Set down, please, without alteration, the lines of the entries below from the first through the one containing "st <= S_EMPTY;".

============

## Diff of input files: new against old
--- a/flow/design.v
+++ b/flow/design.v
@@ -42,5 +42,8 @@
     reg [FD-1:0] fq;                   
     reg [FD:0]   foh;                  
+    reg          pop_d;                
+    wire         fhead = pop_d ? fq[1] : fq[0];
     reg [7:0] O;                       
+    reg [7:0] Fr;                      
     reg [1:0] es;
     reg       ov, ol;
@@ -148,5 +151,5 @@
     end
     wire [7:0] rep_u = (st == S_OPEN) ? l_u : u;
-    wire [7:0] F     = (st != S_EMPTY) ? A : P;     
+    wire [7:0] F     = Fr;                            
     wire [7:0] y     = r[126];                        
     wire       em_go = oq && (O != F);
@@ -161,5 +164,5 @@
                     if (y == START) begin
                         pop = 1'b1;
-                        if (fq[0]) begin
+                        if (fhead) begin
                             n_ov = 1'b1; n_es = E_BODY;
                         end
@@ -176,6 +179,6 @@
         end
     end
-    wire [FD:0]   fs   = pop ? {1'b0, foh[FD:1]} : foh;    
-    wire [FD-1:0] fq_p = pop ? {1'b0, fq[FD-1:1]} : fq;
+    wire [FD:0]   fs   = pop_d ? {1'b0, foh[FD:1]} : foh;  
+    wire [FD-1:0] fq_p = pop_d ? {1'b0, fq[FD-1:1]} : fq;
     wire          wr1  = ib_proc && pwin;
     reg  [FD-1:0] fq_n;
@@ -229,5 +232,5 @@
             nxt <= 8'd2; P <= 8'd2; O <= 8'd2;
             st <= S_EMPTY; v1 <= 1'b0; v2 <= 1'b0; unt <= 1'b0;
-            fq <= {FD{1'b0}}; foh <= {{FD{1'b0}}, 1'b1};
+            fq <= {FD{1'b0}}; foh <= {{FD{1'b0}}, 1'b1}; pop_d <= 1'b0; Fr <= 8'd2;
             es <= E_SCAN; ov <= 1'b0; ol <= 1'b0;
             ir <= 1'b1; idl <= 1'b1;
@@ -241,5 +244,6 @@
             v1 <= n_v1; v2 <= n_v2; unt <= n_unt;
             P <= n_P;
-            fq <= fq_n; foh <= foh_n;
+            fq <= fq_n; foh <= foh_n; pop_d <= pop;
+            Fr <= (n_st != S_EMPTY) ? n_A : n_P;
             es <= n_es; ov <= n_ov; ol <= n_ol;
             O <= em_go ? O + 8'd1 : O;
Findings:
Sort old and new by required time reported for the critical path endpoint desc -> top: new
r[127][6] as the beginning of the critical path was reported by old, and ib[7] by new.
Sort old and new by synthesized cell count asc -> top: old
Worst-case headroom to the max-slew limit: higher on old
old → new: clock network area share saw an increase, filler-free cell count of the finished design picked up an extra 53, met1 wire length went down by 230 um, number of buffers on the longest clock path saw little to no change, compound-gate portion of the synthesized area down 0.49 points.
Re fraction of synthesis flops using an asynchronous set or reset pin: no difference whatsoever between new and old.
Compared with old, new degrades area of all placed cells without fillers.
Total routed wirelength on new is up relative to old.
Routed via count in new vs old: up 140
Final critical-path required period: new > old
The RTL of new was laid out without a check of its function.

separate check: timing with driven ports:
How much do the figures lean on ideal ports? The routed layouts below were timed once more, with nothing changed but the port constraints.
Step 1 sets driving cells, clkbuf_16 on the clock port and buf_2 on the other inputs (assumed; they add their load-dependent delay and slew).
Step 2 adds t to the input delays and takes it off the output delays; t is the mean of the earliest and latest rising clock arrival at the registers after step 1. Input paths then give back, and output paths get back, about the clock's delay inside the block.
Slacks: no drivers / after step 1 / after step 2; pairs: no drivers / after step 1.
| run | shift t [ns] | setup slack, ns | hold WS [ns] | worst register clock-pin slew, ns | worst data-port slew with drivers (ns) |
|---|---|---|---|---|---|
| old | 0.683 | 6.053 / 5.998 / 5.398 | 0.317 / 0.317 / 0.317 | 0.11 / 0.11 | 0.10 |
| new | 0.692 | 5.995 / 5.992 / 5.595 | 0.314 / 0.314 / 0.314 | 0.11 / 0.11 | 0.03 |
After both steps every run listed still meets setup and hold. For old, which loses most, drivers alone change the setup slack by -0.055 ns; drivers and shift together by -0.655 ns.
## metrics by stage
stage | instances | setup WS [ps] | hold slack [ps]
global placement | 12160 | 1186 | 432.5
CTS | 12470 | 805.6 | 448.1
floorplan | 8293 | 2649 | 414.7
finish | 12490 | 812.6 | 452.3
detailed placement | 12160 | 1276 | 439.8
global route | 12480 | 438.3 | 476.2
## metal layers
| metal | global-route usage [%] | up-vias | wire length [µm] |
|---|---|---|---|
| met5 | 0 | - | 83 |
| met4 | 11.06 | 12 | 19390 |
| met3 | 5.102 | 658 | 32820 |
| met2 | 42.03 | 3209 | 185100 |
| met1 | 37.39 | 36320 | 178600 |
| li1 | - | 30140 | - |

============

◆ Solution to this task:
## Diff of input files: new against old
--- a/flow/design.v
+++ b/flow/design.v
@@ -42,5 +42,8 @@
     reg [FD-1:0] fq;                   
     reg [FD:0]   foh;                  
+    reg          pop_d;                
+    wire         fhead = pop_d ? fq[1] : fq[0];
     reg [7:0] O;                       
+    reg [7:0] Fr;                      
     reg [1:0] es;
     reg       ov, ol;
@@ -148,5 +151,5 @@
     end
     wire [7:0] rep_u = (st == S_OPEN) ? l_u : u;
-    wire [7:0] F     = (st != S_EMPTY) ? A : P;     
+    wire [7:0] F     = Fr;                            
     wire [7:0] y     = r[126];                        
     wire       em_go = oq && (O != F);
@@ -161,5 +164,5 @@
                     if (y == START) begin
                         pop = 1'b1;
-                        if (fq[0]) begin
+                        if (fhead) begin
                             n_ov = 1'b1; n_es = E_BODY;
                         end
@@ -176,6 +179,6 @@
         end
     end
-    wire [FD:0]   fs   = pop ? {1'b0, foh[FD:1]} : foh;    
-    wire [FD-1:0] fq_p = pop ? {1'b0, fq[FD-1:1]} : fq;
+    wire [FD:0]   fs   = pop_d ? {1'b0, foh[FD:1]} : foh;  
+    wire [FD-1:0] fq_p = pop_d ? {1'b0, fq[FD-1:1]} : fq;
     wire          wr1  = ib_proc && pwin;
     reg  [FD-1:0] fq_n;
@@ -229,5 +232,5 @@
             nxt <= 8'd2; P <= 8'd2; O <= 8'd2;
             st <= S_EMPTY; v1 <= 1'b0; v2 <= 1'b0; unt <= 1'b0;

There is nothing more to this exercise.